The Py_LIMITED_API goes through PyType_GetFlags() function call,
otherwise PyTypeObject.tp_flags field is accessed directly.

I recently modified this function to:

static inline int
PyType_HasFeature(PyTypeObject *type, unsigned long feature) {
return ((PyType_GetFlags(type) & feature) != 0);
}

I consider that checking a type is not performance critical and so I
chose to have the same implementation for everyone. If someone sees
that it's major performance overhead, we can visit this choice and
reintroduce an #ifdef.

It's more a practical issue about the maintenance of two flavors of
Python in the same code base. Do you want to have two implementations
of each function? Or is it possible to have a single implementation
for some functions?

I suggest to reduce the code duplication and accept a performance
overhead when it's small enough.


> > O(1) bytearray to bytes conversion
> > ..
> >
> > Convert bytearray to bytes without memory copy.
> > (...)
>
> If that's desirable (I'm not sure it is), (...)

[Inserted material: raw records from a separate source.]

Background: an optimization exercise with open tools, aiming at small area, a short achievable clock period and few clock cycles per item. Do not read the settings as production practice.
The RTL was checked by simulation tests, not by an equivalence proof against the original design.

Setup of quartz:
Design iir_df1_biquad_axis, start of the top module:
module iir_df1_biquad_axis
#(
    parameter int unsigned coeff_width  = 16,
    parameter int unsigned inout_width  = 16,
    parameter int unsigned scale_factor = 14,
    parameter int          a1_int_coeff = -31880,
    parameter int          a2_int_coeff = 15531,
    parameter int          bo_int_coeff = 167,
    parameter int          b1_int_coeff = -302,
    parameter int          b2_int_coeff = 167
) (
    input  logic                          clk,
    input  logic                          rst,
    input  logic                          s_axis_tvalid,
    input  logic signed [inout_width-1:0] s_axis_tdata,
    output logic                          m_axis_tready,
    output logic signed [inout_width-1:0] m_axis_tdata,
    output logic                          m_axis_tvalid
);
Size: ~1500 cells after synthesis, roughly 130 flip-flops, about 37 I/O pins.
Settings: LEC_CHECK=0, ABC_AREA=1, CAP_MARGIN=20, CORE_MARGIN=2, CORE_UTILIZATION=40, SETUP_SLACK_MARGIN=2.2, SLEW_MARGIN=20; clock period 7.0 ns.
run.sh (not shown) runs the stock make flow with config.mk's settings and CLKGATE_MAP_FILE= SYNTH_SCRIPT=/design/flow/synth_recipe.tcl, a recipe that flattens the netlist after the stock synthesis.
Testbench counts of quartz, summed over its fixed seeds: cycles 24,024, items 24,000.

Hum, maybe I should clarify the whole "New optimized CPython runtime"
section. The list of optimizations are not optimizations that must be
implemented. There are more examples of optimizations which becomes
possible to implement, or at least easier to implement, once the C API
will be fixed.

I'm not sure that "bytearray to bytes conversion" is performance
bottleneck. It's just that such optimization is easier to explain that
other more complex optimizations ;-)

The intent of this PEP is not to design a faster CPython, but to show
that reworking the C API allows to implement such faster CPython.


> > Fork and "Copy-on-Read" problem
> > ...
> >
> > Solve the "Copy on read" problem with fork: store reference counter
> > outside ``PyObject``.
>
> Nowadays it is strongly recommended to use multiprocessing with the
> "forkserver" start method:
> https://docs.python.org/3/library/multiprocessing.html#contexts-and-start-methods

I understood that the Instagram workload is to load heavy data only
once, and fork later. I 'm not sure that forkserver fits such
workload.


> > One solution for that would be to store reference counters outside
> > ``PyObject``. For example, in a separated hash table (pointer to
> > reference counter). Changing ``PyObject`` structures requires that C
> > extensions don't access them directly.
>
> You're planning to introduce a large overhead for each reference
> count lookup just to satisfy a rather niche use case?  CPython
> probably does millions of reference counts per second.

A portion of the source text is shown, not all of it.